Dive Brief:
- The Learning Counsel’s Digital Curriculum Strategy Survey found 86% of K-12 schools expect to spend more on digital curriculum this year, and EdTech: Focus on K-12 reports the fact that spending is shifting from individual teachers to districtwide purchases means the market is maturing.
- Still, schools should be focusing on equity, making sure students who do not have access to devices or internet at home can get it and that educators are getting the training they need to best incorporate digital materials into their classrooms.

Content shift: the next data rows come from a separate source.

--- config.mk ---
export PLATFORM = sky130hd
export DESIGN_NAME = multi_channel_servo_slew
export DESIGN_NICKNAME = d
export VERILOG_FILES = /design/src/rtl/mcss_pkg.sv /design/src/rtl/mcss_datapath.sv /design/src/rtl/mcss_ctrl.sv /design/src/rtl/multi_channel_servo_slew.sv
export SDC_FILE = /design/constraint.sdc
export NUM_CORES = 1
export LEC_CHECK = 0
export BUFFER_PORTS_ARGS = -buffer_cell sky130_fd_sc_hd__buf_2
export CORE_ASPECT_RATIO = 1.75
export CORE_MARGIN = 3
export CORE_UTILIZATION = 53
export CTS_BUF_LIST = sky130_fd_sc_hd__clkbuf_2
export CTS_CLUSTER_DIAMETER = 80
export DETAILED_ROUTE_END_ITERATION = 16
export GPL_TIMING_DRIVEN = 0
export HOLD_SLACK_MARGIN = 0.05
export MAX_ROUTING_LAYER = met4
export PLACE_DENSITY = 0.72
export SKIP_CTS_REPAIR_TIMING = 1
export SLEW_MARGIN = 25
export SYNTH_ARGS = -nofsm -noshare
export SYNTH_HDL_FRONTEND = slang
export SYNTH_SLANG_ARGS = --single-unit
--- constraint.sdc ---
create_clock -name clock -period 9.3 [get_ports clock]
set_clock_uncertainty 0.15 [all_clocks]
set_input_delay 1.86 -clock clock [delete_from_list [all_inputs] [get_ports clock]]
set_output_delay 1.86 -clock clock [all_outputs]
set_load 0.02 [all_outputs]
--- src/rtl/mcss_pkg.sv ---
// ----------------------------------------------------------------------------
// mcss_pkg
// Shared types and constants for the multi-channel servo slewer: transaction
// payloads, request kinds and the controller-to-datapath command bundle.
// ----------------------------------------------------------------------------
package mcss_pkg;

   localparam int CHANNELS   = 16;
   localparam int CHAN_W     = 4;
   localparam int ANGLE_W    = 8;
   localparam int SPEED_W    = 6;
   localparam int STEP_W     = 7;
   localparam int MASK_W     = 16;
   localparam int KIND_W     = 2;

   localparam logic [ANGLE_W-1:0] ANGLE_MAX = ANGLE_W'(180);
   localparam logic [STEP_W-1:0]  STEP_BASE = STEP_W'(65);
   localparam logic [CHAN_W-1:0]  LAST_CHAN = CHAN_W'(CHANNELS - 1);

   typedef enum logic [KIND_W-1:0] {
      KIND_SET  = 2'd0,
      KIND_READ = 2'd1,
      KIND_TICK = 2'd2,
      KIND_NONE = 2'd3
   } kind_type;

   typedef struct packed {
      logic [KIND_W-1:0]  kind;
      logic [CHAN_W-1:0]  channel;
      logic [ANGLE_W-1:0] angle;
      logic [SPEED_W-1:0] speed;
   } req_type;

   typedef struct packed {
      logic [CHAN_W-1:0]  read_channel;
      logic [ANGLE_W-1:0] position;
   } rsp_type;

   // Commands from the controller to the datapath.
   typedef struct packed {
      logic              set_target;
      logic              capture;
      logic              use_held;
      logic              load_rsp;
      logic              advance;
      logic [CHAN_W-1:0] tick_index;
   } cmd_type;

   // Status from the datapath to the controller.
   typedef struct packed {
      logic rsp_free;
   } status_type;

endpackage

--- src/rtl/mcss_datapath.sv ---
// ----------------------------------------------------------------------------
// mcss_datapath
// Channel state (current, target, speed), the present mask, the slew step
// unit and the response register.
// ----------------------------------------------------------------------------
module mcss_datapath
   import mcss_pkg::*;
(
   input  logic                clock,
   input  logic                reset,
   input  req_type             req_data,
   input  logic                csr_valid,
   input  logic [MASK_W-1:0]   csr_data,
   input  cmd_type             cmd,
   output status_type          status,
   output logic                rsp_valid,
   input  logic                rsp_ready,
   output rsp_type             rsp_data
);

   logic [ANGLE_W-1:0] current_ff [CHANNELS];
   logic [ANGLE_W-1:0] target_ff  [CHANNELS];
   logic [SPEED_W-1:0] speed_ff   [CHANNELS];
   logic [MASK_W-1:0]  mask_ff;
   logic [CHAN_W-1:0]  held_ch_ff;
   logic               rsp_valid_ff;
   logic               rsp_valid_in;
   rsp_type            rsp_data_ff;

   logic [CHAN_W-1:0]  addr;
   logic [ANGLE_W-1:0] cur;
   logic [ANGLE_W-1:0] tgt;
   logic [STEP_W-1:0]  step;
   logic [ANGLE_W-1:0] diff_up;
   logic [ANGLE_W-1:0] diff_dn;
   logic [ANGLE_W-1:0] sum_up;
   logic [ANGLE_W-1:0] next_cur;
   logic [ANGLE_W-1:0] set_angle;

   // Select the one entry looked at this cycle
   assign addr = cmd.advance  ? cmd.tick_index :
                 cmd.use_held ? held_ch_ff     : req_data.channel;

   assign cur  = current_ff[addr];
   assign tgt  = target_ff[addr];
   assign step = STEP_BASE - {1'b0, speed_ff[addr]};

   // Move one step toward the target, landing on it when close
   assign diff_up = tgt - cur;
   assign diff_dn = cur - tgt;
   assign sum_up  = cur + {1'b0, step};

   always_comb begin
      next_cur = cur;
      if (cur < tgt) begin
         if (diff_up < {1'b0, step}) begin
            next_cur = tgt;
         end else begin
            next_cur = sum_up;
         end
      end else if (cur > tgt) begin
         if (diff_dn < {1'b0, step}) begin
            next_cur = tgt;
         end else begin
            next_cur = cur - {1'b0, step};
         end
      end
   end

   // Clamp the requested target angle
   assign set_angle = (req_data.angle > ANGLE_MAX) ? ANGLE_MAX : req_data.angle;

   // Channel state
   always_ff @(posedge clock) begin
      if (reset) begin
         for (int i = 0; i < CHANNELS; i++) begin
            current_ff[i] <= '0;
            target_ff[i]  <= '0;
            speed_ff[i]   <= '0;
         end
      end else begin
         if (cmd.set_target) begin
            target_ff[addr] <= set_angle;
            speed_ff[addr]  <= req_data.speed;
         end
         if (cmd.advance && mask_ff[addr]) begin
            current_ff[addr] <= next_cur;
         end
      end
   end

   // Present mask
   always_ff @(posedge clock) begin
      if (reset) begin
         mask_ff <= '0;
      end else if (csr_valid) begin
         mask_ff <= csr_data;
      end
   end

   // Hold the channel of a read that waits for the response register
   always_ff @(posedge clock) begin
      if (cmd.capture) begin
         held_ch_ff <= req_data.channel;
      end
   end

   // Response register
   assign rsp_valid_in = cmd.load_rsp | (rsp_valid_ff & ~rsp_ready);

   always_ff @(posedge clock) begin
      if (reset) begin
         rsp_valid_ff <= 1'b0;
      end else begin
         rsp_valid_ff <= rsp_valid_in;
      end
   end

   always_ff @(posedge clock) begin
      if (cmd.load_rsp) begin
         rsp_data_ff.read_channel <= addr;
         rsp_data_ff.position     <= cur;
      end
   end

   assign status.rsp_free = ~rsp_valid_ff | rsp_ready;
   assign rsp_valid       = rsp_valid_ff;
   assign rsp_data        = rsp_data_ff;

endmodule

--- src/rtl/mcss_ctrl.sv ---
// ----------------------------------------------------------------------------
// mcss_ctrl
// Sequencer: decodes accepted transactions, walks the channels on a tick and
// parks a read until the response register is free.
// ----------------------------------------------------------------------------
module mcss_ctrl
   import mcss_pkg::*;
(
   input  logic       clock,
   input  logic       reset,
   input  logic       req_valid,
   output logic       req_ready,
   input  req_type    req_data,
   input  status_type status,
   output cmd_type    cmd
);

   typedef enum logic [1:0] {
      ST_IDLE,
      ST_HOLD,
      ST_TICK
   } state_type;

   state_type         state_ff;
   state_type         state_in;
   logic [CHAN_W-1:0] count_ff;
   logic [CHAN_W-1:0] count_in;
   logic              accept;

   assign req_ready = (state_ff == ST_IDLE);
   assign accept    = req_valid & req_ready;

   // Decode commands and next state
   always_comb begin
      cmd        = '0;
      state_in   = state_ff;
      count_in   = count_ff;
      unique case (state_ff)
         ST_IDLE: begin
            if (accept) begin
               unique case (req_data.kind)
                  KIND_SET: begin
                     cmd.set_target = 1'b1;
                  end
                  KIND_READ: begin
                     cmd.capture = 1'b1;
                     if (status.rsp_free) begin
                        cmd.load_rsp = 1'b1;
                     end else begin
                        state_in = ST_HOLD;
                     end
                  end
                  KIND_TICK: begin
                     count_in = '0;
                     state_in = ST_TICK;
                  end
                  default: begin
                  end
               endcase
            end
         end
         ST_HOLD: begin
            cmd.use_held = 1'b1;
            if (status.rsp_free) begin
               cmd.load_rsp = 1'b1;
               state_in     = ST_IDLE;
            end
         end
         ST_TICK: begin
            cmd.advance    = 1'b1;
            cmd.tick_index = count_ff;
            count_in       = count_ff + CHAN_W'(1);
            if (count_ff == LAST_CHAN) begin
               state_in = ST_IDLE;
            end
         end
         default: begin
            state_in = ST_IDLE;
         end
      endcase
   end

   // Hold state and channel counter
   always_ff @(posedge clock) begin
      if (reset) begin
         state_ff <= ST_IDLE;
         count_ff <= '0;
      end else begin
         state_ff <= state_in;
         count_ff <= count_in;
      end
   end

   // A tick blocks new transactions on the next cycle
   a_tick_blocks: assert property (@(posedge clock) disable iff (reset)
      (accept && req_data.kind == KIND_TICK) |=> !req_ready)
      else $error("tick did not start a channel walk");

   // Never load the response register over an undelivered response
   a_load_free: assert property (@(posedge clock) disable iff (reset)
      cmd.load_rsp |-> status.rsp_free)
      else $error("response overwritten");

   // Target writes, responses and channel steps are exclusive
   a_one_cmd: assert property (@(posedge clock) disable iff (reset)
      $onehot0({cmd.set_target, cmd.load_rsp, cmd.advance}))
      else $error("conflicting datapath commands");

   // A walk ends on the last channel
   a_walk_end: assert property (@(posedge clock) disable iff (reset)
      (state_ff == ST_TICK && count_ff == LAST_CHAN) |=> (state_ff == ST_IDLE))
      else $error("channel walk did not end");

endmodule

--- src/rtl/multi_channel_servo_slew.sv ---
// ----------------------------------------------------------------------------
// multi_channel_servo_slew
// Sixteen-channel servo position slewer with set, read and tick transactions.
// ----------------------------------------------------------------------------
// Usage:
//   req_* carries one transaction: set (writes a channel's target angle,
//   clamped to 180, and speed code), read (returns the channel's current
//   position on rsp_*), or tick (moves every present channel one step of
//   65 minus speed toward its target, landing exactly on it).
//   csr_* writes the 16-bit present mask; it is always ready.
//   A read's response is registered before it shows on rsp_*. A tick walks
//   the channels one per cycle, so req_ready stays low after a tick is
//   accepted until the walk has passed the last channel.
//   The response register decouples the sides: with a response waiting,
//   sets and ticks are still taken; a second read is taken and parked, and
//   req_ready stays low until rsp_ready frees the register.
//   Reset clears all positions, targets, speeds and the present mask;
//   the block is ready right after.
// ----------------------------------------------------------------------------
module multi_channel_servo_slew
   import mcss_pkg::*;
(
   input  logic              clock,
   input  logic              reset,
   input  logic              req_valid,
   output logic              req_ready,
   input  req_type           req_data,
   output logic              rsp_valid,
   input  logic              rsp_ready,
   output rsp_type           rsp_data,
   input  logic              csr_valid,
   output logic              csr_ready,
   input  logic [MASK_W-1:0] csr_data
);

   cmd_type    cmd;
   status_type status;

   assign csr_ready = 1'b1;

   mcss_ctrl u_ctrl (
      .clock     (clock),
      .reset     (reset),
      .req_valid (req_valid),
      .req_ready (req_ready),
      .req_data  (req_data),
      .status    (status),
      .cmd       (cmd)
   );

   mcss_datapath u_datapath (
      .clock     (clock),
      .reset     (reset),
      .req_data  (req_data),
      .csr_valid (csr_valid),
      .csr_data  (csr_data),
      .cmd       (cmd),
      .status    (status),
      .rsp_valid (rsp_valid),
      .rsp_ready (rsp_ready),
      .rsp_data  (rsp_data)
   );

endmodule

- For Edutopia, Johns Hopkins University doctoral student Beth Holland writes schools need to overcome the peril of digitized but still teacher-driven instruction to achieve the promise of true blended learning, where students get personalized and active learning experiences that fundamentally change instruction.
Dive Insight:
It is easier to bring new devices into the classroom and incorporate them into a traditional model of teaching and learning than to overhaul instructional practices. But advocates for blended and personalized learning say the overhaul is the only real reason to bring ed tech into the classroom in the first place.
With educational technology, students have the opportunity to get self-paced support and teachers get the ability to provide it more efficiently. Differentiation in large classrooms is difficult. But technology can help. And giving students more control over their own learning could better prepare them for the self-directed world of college and set them on a path toward being lifelong learners as adults.